This change addresses a few problems with projection of certain parameters:

1. Improve projection of [optional, out] parameters

Currently cswin32 projects [optional, out] parameters as pointer, which makes it harder to work with. After discussion in #1446, I propose the following new behavior:

Some parameters in win32 are [optional, out] or [optional, in, out]. C# does not have an idiomatic way to represent this concept, so for any method that
has such parameters, CsWin32 will generate two versions: one with all ref or out parameters included, and one with all such parameters omitted. For example:

// Omitting the optional parameter:
IsTextUnicode(buffer);

// Passing ref for optional parameter:
IS_TEXT_UNICODE_RESULT result = default;
IsTextUnicode(buffer, ref result);

2. Project struct-typed [MemorySize] parameters as Span<byte>

The handling of struct-typed [MemorySize] parameters in cswin32 is in some cases incorrect: #1456, and there's no way to correctly call the friendly method since you cannot pass a buffer larger than the struct. In such cases, these parameters are like FlexibleArrays but the struct doesn't have an embedded variable-sized array, the struct is more like the header of some variable-sized payload. A good example is InitializeAcl (from the linked issue).

The ideal would be Span<ACL> where you can express the size of the Span in a number of bytes. However, Span has no way to do that, Span is always a whole number of elements. So, we need to type these parameters as Span<byte>. I added the following blurb to the getting-started docs to explain how these work:

In the Win32 APIs there are many functions where one parameter is a buffer (void* or byte*) and another parameter is the size of that buffer. When generating for a target framework that supports Spans, there will be overloads of these functions that take a Span<byte> which represents both of these parameters, since a Span refers to a chunk of memory and a length. For example, an API like IsTextUnicode has a void* parameter whose length is described by the iSize parameter in the native signature. The CsWin32 projection of this method will be:

BOOL IsTextUnicode(ReadOnlySpan<byte> lpv, Span<IS_TEXT_UNICODE_RESULT> lpiResult)
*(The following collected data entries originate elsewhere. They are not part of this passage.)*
==> flow/design.v (excerpt) <==
module  CONV(
	input				clk,
	input				rst_n,
	input 				mode,
	input       		in_valid,
	output reg			out_valid,
	output 		[13:0] 	AWADDR,
	output		 [7:0] 	AWLEN,
	output 				AWVALID,
	input 				AWREADY,
	output reg  [31:0]	WDATA,
	output 				WVALID,
	input 				WREADY,
	output 		[13:0] 	ARADDR,
	output 		 [7:0] 	ARLEN,
	output 				ARVALID,
	input 				ARREADY,
	input		[31:0] 	RDATA,
	input 				RVALID,
	output reg			RREADY
);
Settings: LEC_CHECK=0, ABC_AREA=0, CAP_MARGIN=20, CELL_PAD_IN_SITES_DETAIL_PLACEMENT=0, CORE_MARGIN=2, CORE_UTILIZATION=66, CTS_CLUSTER_DIAMETER=99, CTS_CLUSTER_SIZE=49, GPL_ROUTABILITY_DRIVEN=1, PLACE_DENSITY_LB_ADDON=0.27, SLEW_MARGIN=20; clock period 12.4 ns.
run.sh (not shown) runs the stock make flow with config.mk's settings and CLKGATE_MAP_FILE=.
The baseline completed with no timing, DRC or antenna violations.
Change:
--- a/flow/config.mk
+++ b/flow/config.mk
@@ -7,3 +7,3 @@
 export LEC_CHECK = 0
-export ABC_AREA = 0
+export ABC_AREA = 1
 export CAP_MARGIN = 20
@@ -11,7 +11,8 @@
 export CORE_MARGIN = 2
-export CORE_UTILIZATION = 66
-export CTS_CLUSTER_DIAMETER = 99
-export CTS_CLUSTER_SIZE = 49
+export CORE_UTILIZATION = 40
+export CTS_CLUSTER_DIAMETER = 355
+export CTS_CLUSTER_SIZE = 99
 export GPL_ROUTABILITY_DRIVEN = 1
-export PLACE_DENSITY_LB_ADDON = 0.27
+export PLACE_DENSITY_LB_ADDON = 0.3
 export SLEW_MARGIN = 20
+export TNS_END_PERCENT = 15
Register-to-register slack is worse by 0.17 ns.
Worst setup slack improved by 0.17 ns.
Final cell count came out higher by a quarter to a third.
Wire length grows by roughly a tenth.
Synthesized area grows by a few percent.
Sequential share of layout area is lower by 0.61 points.
Die area went up by well over a third.
Global-route usage decreases by 12 points.
Flip-flop count stays the same.
Maximum frequency rises slightly.
Change:
==> flow/config.mk (replaced) <==
export PLATFORM = sky130hd
export DESIGN_NAME = CONV
export DESIGN_NICKNAME = CONV
export VERILOG_FILES = /design/flow/design.v
export SDC_FILE = /design/flow/constraint.sdc
export NUM_CORES = 4
export LEC_CHECK = 0
export ABC_AREA = 0
export CAP_MARGIN = 20
export CELL_PAD_IN_SITES_DETAIL_PLACEMENT = 0
export CORE_MARGIN = 2
export CORE_UTILIZATION = 72
export CTS_CLUSTER_DIAMETER = 88
export CTS_CLUSTER_SIZE = 49
export GPL_ROUTABILITY_DRIVEN = 1
export HOLD_SLACK_MARGIN = -0.08
export PLACE_DENSITY_LB_ADDON = 0.27
export SETUP_SLACK_MARGIN = -0.86
export SLEW_MARGIN = 20
export TNS_END_PERCENT = 80
The changed run finished clean; routed wire length is lower by 6.3%; register-to-register slack gains 0.13 ns.
## mem_ram
module mem_ram (input clk, wren, 
                input [3:0] d11,input [3:0] d12,input [3:0] d13,input [3:0] d14,input [3:0] d15,input [3:0] d16,input [3:0] d17,input [3:0]d18,
					 input [3:0] d21,input [3:0] d22,input [3:0] d23,input [3:0] d24,input [3:0] d25,input [3:0] d26,input [3:0] d27,input [3:0]d28,
					 input [3:0] d31,input [3:0] d32,input [3:0] d33,input [3:0] d34,input [3:0] d35,input [3:0] d36,input [3:0] d37,input [3:0]d38,
					 input [3:0] d41,input [3:0] d42,input [3:0] d43,input [3:0] d44,input [3:0] d45,input [3:0] d46,input [3:0] d47,input [3:0]d48,
					 input [3:0] r1,input [3:0] r2,
					 input [3:0] r3,input [3:0] r4,
					 output [11:0] w_sum11,
					 output [11:0] w_sum12,
					 output [11:0] w_sum13,
					 output [11:0] w_sum14,
					 output [11:0] w_sum15,
					 output [11:0] w_sum16,
					 output [11:0] w_sum17,
					 output [11:0] w_sum18
					 );
  reg [31:0] mem [3:0];  
  wire [8:0] p11, p21,p31,p41;
  wire [8:0] p12, p22,p32,p42;
  wire [8:0] p13, p23,p33,p43;
  wire [8:0] p14, p24,p34,p44;
  wire [8:0] p15, p25,p35,p45;
  wire [8:0] p16, p26,p36,p46;
  wire [8:0] p17, p27,p37,p47;
  wire [8:0] p18, p28,p38,p48;
wire [9:0] s11,s12,s13,s14,s15,s16,s17,s18;
wire [10:0] s21,s22,s23,s24,s25,s26,s27,s28;
wire [11:0] s31,s32,s33,s34,s35,s36,s37,s38;
  always @(posedge clk) 
      begin
            if (wren) begin
                mem[0][31-:4]<=d11;
					 mem[0][27-:4] <=d12;
					 mem[0][23-:4]<=d13;
					 mem[0][19-:4]<=d14;
					 mem[0][15-:4]<=d15;
					 mem[0][11-:4]<=d16;
					 mem[0][7-:4]<=d17;
					 mem[0][3-:4]<=d18;
					 mem[1][31-:4]<=d21;
					 mem[1][27-:4] <=d22;
					 mem[1][23-:4]<=d23;
					 mem[1][19-:4]<=d24;
					 mem[1][15-:4]<=d25;
					 mem[1][11-:4]<=d26;
					 mem[1][7-:4]<=d27;
  ...
Size: roughly 240 I/O pins, ~22000 µm² of cells after synthesis.
make LEC_CHECK=0 CAP_MARGIN=20 CORE_MARGIN=2 CORE_UTILIZATION=70 CTS_CLUSTER_SIZE=36 HOLD_SLACK_MARGIN=0.3 SLEW_MARGIN=30 finish   # period 6.89 ns
run.sh (not shown) runs the stock make flow with config.mk's settings and CLKGATE_MAP_FILE=.
The first run never finished: it broke off in global routing, error ODB-0269.
Edit:
- CORE_UTILIZATION: 70 -> 71
- CTS_CLUSTER_SIZE: 36 -> default
- HOLD_SLACK_MARGIN: 0.3 -> default
- SLEW_MARGIN: 30 -> 20
- clock period: 6.89 -> 9.71 ns (I/O delays scaled with it)
Result: With this change the flow completed without violations. Die area falls by 1.4%. Synthesized cell count is unchanged. Area after synthesis stays the same.
Edit:
- ABC_AREA: default -> 1
- CTS_CLUSTER_SIZE: default -> 35
- PLACE_DENSITY_LB_ADDON: default -> 0.06
- clock period: 9.71 -> 4.94 ns (I/O delays scaled with it)
Outcome: This time the run did not get past clock tree synthesis (DPL-0033); die size increases by about 3.4%; synthesized area climbs by 3.5%; synthesized cell count came out higher by 23%.
Edit:
- ABC_AREA: 1 -> default
- CORE_UTILIZATION: 71 -> 66
- CTS_CLUSTER_SIZE: 35 -> default
- PLACE_DENSITY_LB_ADDON: 0.06 -> default
- clock period: 4.94 -> 6.6 ns (I/O delays scaled with it)
Effect: Now the flow completed, yet does not pass: negative setup slack; synthesized cell count came out lower by about a fifth; synthesized area came out lower by a few percent; die size came out higher by a few percent.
Instead of passing the buffer and length separately, in this projection you pass just one parameter. Span is a flexible type with many things that can be converted to it safely. You will also see Span parameters for things that may look like a struct but are variable sized. For example, InitializeAcl looks like it returns an ACL struct but the parameter is annotated with a [MemorySize] attribute in the metadata, indicating it is variable-sized based on another parameter. Thus, the cswin32 projection of this method will project this parameter as a Span<byte> since the size of the parameter is variable:

// The cswin32 signature:
static BOOL InitializeAcl(Span<byte> pAcl, ACE_REVISION dwAclRevision) { ... }

And you would call this by creating a buffer to receive the ACL. Then, after the call you can reinterpret the buffer as an ACL:

// Make a buffer
Span<byte> buffer = new byte[CalculateAclSize(...)];
InitializeAcl(buffer, ACE_REVISION.ACL_REVISION);

// The beginning of the buffer is an ACL, so cast it to a ref:
ref ACL acl = ref MemoryMarshal.AsRef<ACL>(buffer);

// Or treat it as a Span:
Span<ACL> aclSpan = MemoryMarshal.Cast<byte, ACL>(buffer);

CsWin32 will also generate a struct-typed parameter for convenience but this overload will pass sizeof(T) for the length parameter to the underlying Win32 API, so this only makes sense in some overloads such as SHGetFileInfo where the parameter has an annotation indicating it's variable-sized, but the size is only ever sizeof(SHFILEINFOW):

// Span<byte> overload:
static nuint SHGetFileInfo(string pszPath, FILE_FLAGS_AND_ATTRIBUTES dwFileAttributes, Span<byte> psfi, SHGFI_FLAGS uFlags)
// ref SHGETFILEINFOW overload:
static nuint SHGetFileInfo(string pszPath, FILE_FLAGS_AND_ATTRIBUTES dwFileAttributes, ref SHFILEINFOW psfi, SHGFI_FLAGS uFlags)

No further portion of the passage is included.